The issue with budget beer is that it would be difficult to reach and maintain those economies of scale that the big brewers have perfected to enable relatively cheap beer to be produced and distributed in bulk.
Curtis said that this area has not been one where independent brewers have focused, and is already well serviced by CUB and Lion.
“The only way to do it is if you have a huge amount of distribution,” he said.
“So I’m not sure about [budget independent beer] as an overall trend.
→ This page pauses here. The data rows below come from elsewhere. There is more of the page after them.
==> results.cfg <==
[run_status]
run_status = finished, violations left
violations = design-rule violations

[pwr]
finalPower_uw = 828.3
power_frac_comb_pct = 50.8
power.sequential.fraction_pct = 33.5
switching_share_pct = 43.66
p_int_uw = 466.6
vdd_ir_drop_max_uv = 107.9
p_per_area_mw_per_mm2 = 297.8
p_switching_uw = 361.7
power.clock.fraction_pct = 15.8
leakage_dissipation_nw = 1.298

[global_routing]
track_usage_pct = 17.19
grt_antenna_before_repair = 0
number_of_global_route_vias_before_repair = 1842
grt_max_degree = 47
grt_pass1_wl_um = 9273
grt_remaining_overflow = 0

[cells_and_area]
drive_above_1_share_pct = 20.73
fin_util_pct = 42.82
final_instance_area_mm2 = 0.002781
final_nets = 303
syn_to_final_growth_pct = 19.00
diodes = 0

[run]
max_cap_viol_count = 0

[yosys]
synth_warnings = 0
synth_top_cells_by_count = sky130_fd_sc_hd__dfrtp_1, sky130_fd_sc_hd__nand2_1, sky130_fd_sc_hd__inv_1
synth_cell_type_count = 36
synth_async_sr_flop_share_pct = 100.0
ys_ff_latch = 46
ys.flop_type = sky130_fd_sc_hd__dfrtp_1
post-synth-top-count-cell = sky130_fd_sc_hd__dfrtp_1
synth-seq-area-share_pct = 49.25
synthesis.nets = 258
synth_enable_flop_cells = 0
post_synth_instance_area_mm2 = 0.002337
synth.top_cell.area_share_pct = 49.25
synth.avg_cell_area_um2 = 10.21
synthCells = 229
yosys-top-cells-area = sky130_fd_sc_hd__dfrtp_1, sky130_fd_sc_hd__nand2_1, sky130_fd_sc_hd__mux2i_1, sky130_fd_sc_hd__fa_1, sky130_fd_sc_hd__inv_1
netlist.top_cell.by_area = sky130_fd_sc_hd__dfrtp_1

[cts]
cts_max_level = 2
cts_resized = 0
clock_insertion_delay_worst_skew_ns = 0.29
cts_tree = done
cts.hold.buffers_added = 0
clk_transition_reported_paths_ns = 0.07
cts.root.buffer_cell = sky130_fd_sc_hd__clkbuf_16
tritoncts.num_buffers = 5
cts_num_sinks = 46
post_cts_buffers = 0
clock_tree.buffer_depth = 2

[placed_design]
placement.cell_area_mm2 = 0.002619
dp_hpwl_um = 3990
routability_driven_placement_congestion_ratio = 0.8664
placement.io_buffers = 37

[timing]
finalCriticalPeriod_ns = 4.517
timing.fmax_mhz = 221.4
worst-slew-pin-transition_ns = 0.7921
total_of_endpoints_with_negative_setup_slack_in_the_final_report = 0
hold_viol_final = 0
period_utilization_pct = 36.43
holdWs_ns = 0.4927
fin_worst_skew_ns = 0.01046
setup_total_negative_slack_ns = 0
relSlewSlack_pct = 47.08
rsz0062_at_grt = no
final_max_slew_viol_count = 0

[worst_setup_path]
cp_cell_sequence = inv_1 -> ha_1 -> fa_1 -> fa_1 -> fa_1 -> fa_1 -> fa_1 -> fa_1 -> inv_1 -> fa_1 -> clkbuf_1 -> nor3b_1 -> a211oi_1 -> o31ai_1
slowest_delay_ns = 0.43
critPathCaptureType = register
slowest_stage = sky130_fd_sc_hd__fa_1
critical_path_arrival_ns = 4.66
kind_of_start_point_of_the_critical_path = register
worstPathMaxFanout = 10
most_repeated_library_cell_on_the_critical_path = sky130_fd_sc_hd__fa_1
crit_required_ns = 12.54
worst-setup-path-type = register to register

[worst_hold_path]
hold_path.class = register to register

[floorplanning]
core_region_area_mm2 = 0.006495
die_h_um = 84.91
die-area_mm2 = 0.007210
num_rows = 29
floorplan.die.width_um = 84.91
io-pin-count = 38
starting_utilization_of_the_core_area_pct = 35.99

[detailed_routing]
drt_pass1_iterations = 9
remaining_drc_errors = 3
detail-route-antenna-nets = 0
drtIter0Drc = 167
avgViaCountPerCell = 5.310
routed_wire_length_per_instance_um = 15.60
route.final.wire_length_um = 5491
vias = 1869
`config.mk`:
```
export PLATFORM = sky130hd
export DESIGN_NAME = ifetch_unit
export DESIGN_NICKNAME = d
export VERILOG_FILES = /design/src/rtl/ifetch_unit.sv
export SDC_FILE = /design/constraint.sdc
export NUM_CORES = 1
export LEC_CHECK = 0
export CAP_MARGIN = 40
export CORE_ASPECT_RATIO = 1.1
export CORE_UTILIZATION = 50
export DETAILED_ROUTE_END_ITERATION = 10
export MAX_ROUTING_LAYER = met4
export PLACE_DENSITY_LB_ADDON = 0.1
export SLEW_MARGIN = 5
export SYNTH_ARGS = -nofsm -noshare
export SYNTH_HDL_FRONTEND = slang
export SYNTH_SLANG_ARGS = --single-unit
```
`constraint.sdc`:
```
create_clock -name clk -period 5.17 [get_ports clk]
set_input_delay 1.034 -clock clk [delete_from_list [all_inputs] [get_ports clk]]
set_output_delay 1.034 -clock clk [all_outputs]
set_load 0.02 [all_outputs]
```
[src/rtl/uart_pkg.sv]
// Shared types and helpers for the FIFO-fed UART transmitter.
package uart_pkg;

  typedef enum logic [2:0] {
    IDLE  = 3'd0,
    FETCH = 3'd1,
    LOAD  = 3'd2,
    START = 3'd3,
    DATA  = 3'd4,
    STOP  = 3'd5
  } tx_state_t;

  // Clock cycles per bit; truncating division, caller guarantees result >= 2.
  function automatic int calc_div(input int clk_freq, input int baud);
    return clk_freq / baud;
  endfunction

endpackage
$ cat src/rtl/trap_pkg.sv
// Shared types and constants for the trap/interrupt controller.
// FSM state encoding, ecall cause code and mtvec mode field value.
package trap_pkg;

  typedef enum logic [1:0] {
    ST_IDLE,
    ST_ENTER,
    ST_ACTIVE,
    ST_RETURN
  } trap_state_e;

  localparam int          CAUSE_ECALL       = 11;
  localparam logic [1:0]  MTVEC_MODE_VEC    = 2'b01;
  localparam int          IRQ_CODE_BASE_DEF = 16;

endpackage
Some brewers might move down that price chain, but I don’t know many brewers that would be able to do it and get those big volumes.
“The way we structured Brewunity we could make a small profit, but I don’t know of any craft brewer who would be willing to go head-to-head with a large brewer in that space.”
He said that while lower price point is not a space that independent beer necessarily wants to play in, brewers were looking to more sessionable brews which have previously been the province of the major brewers.
“It’s the bitterness and high abv that have been a handbrake on take up outside craft beer drinkers,” he said.
“If we move more towards mainstream drinkers, there’s a whole bunch of people that might go from XXXX Gold to One Fifty Lashes and they might then go on to a lager and more easy drinking pale ale [from the independent sector].”
Sessionable and easy-drinking
While independent brewers may not necessarily be aiming for the budget, bulk section of the market, there has certainly been a move to more easy-drinking styles with lower abv such as lagers.
White Bay Beer for example recently launched with a core range which includes its European-style Union Lager, a 4% abv beer. Everyone from Young Henrys and Brick Lane to Your Mates and 10 Toes now has a lager and a number were included in the latest GABS Hottest 100, meanwhile Hemingway’s evolved its ‘affordable’ COVID-19 Resilience Lager into a whole new brand – Canecutter’s, a 3.5% abv lager.
“Lagers and mid-strength beers have really taken off for Hemingway’s Brewery,” according to Hemingway’s founder Craig Parsell.
“We see many reasons for the take-up of lower abv beers including lower pricing during challenging economic times, changing tastes to lower strength beers, and an increase in our reach to new customers trying “entry” level craft beers,” he said.
“Obviously our goal is to see these new customers gradually mature their tastes and become more adventurous across the broader range of our and other craft beers.”
So the move to sessionable beers by independent brewers may educate drinkers new to craft beer, providing a gateway to independent beer to those who may have traditionally been VB and XXXX drinkers.
However there are inevitable challenges with some easy-drinking styles such as lager, according to Ballistic’s Wade Curtis.
“We did our own research when we did our re-brand and it found that people were looking at more sessionable beers, like lagers or pale ales versus IPAs,”he said.
“A lot of brewers when they first open say they won’t do a lager. There aren’t so many esters in lager yeast so you get a cleaner ferment and any deficiencies in process will show.
“A true-to-style lager also takes longer to ferment, being brewed at 10-11 degrees rather than 18, so it will take sometimes take twice as long. Working that into pricing you’re not going to be able to do it competitively.”
However the ‘premiumisation’ trend in consumer habits which was prevalent prior to COVID-19 could also work in the favour of independent beer when it comes to sessionable styles.
“The things conspiring against lager, for example, were that it was previously being off trend and not sexy and that financial aspect of taking up tank time. But if you are drinking less you want to drink something perceived to be better than XXXX.”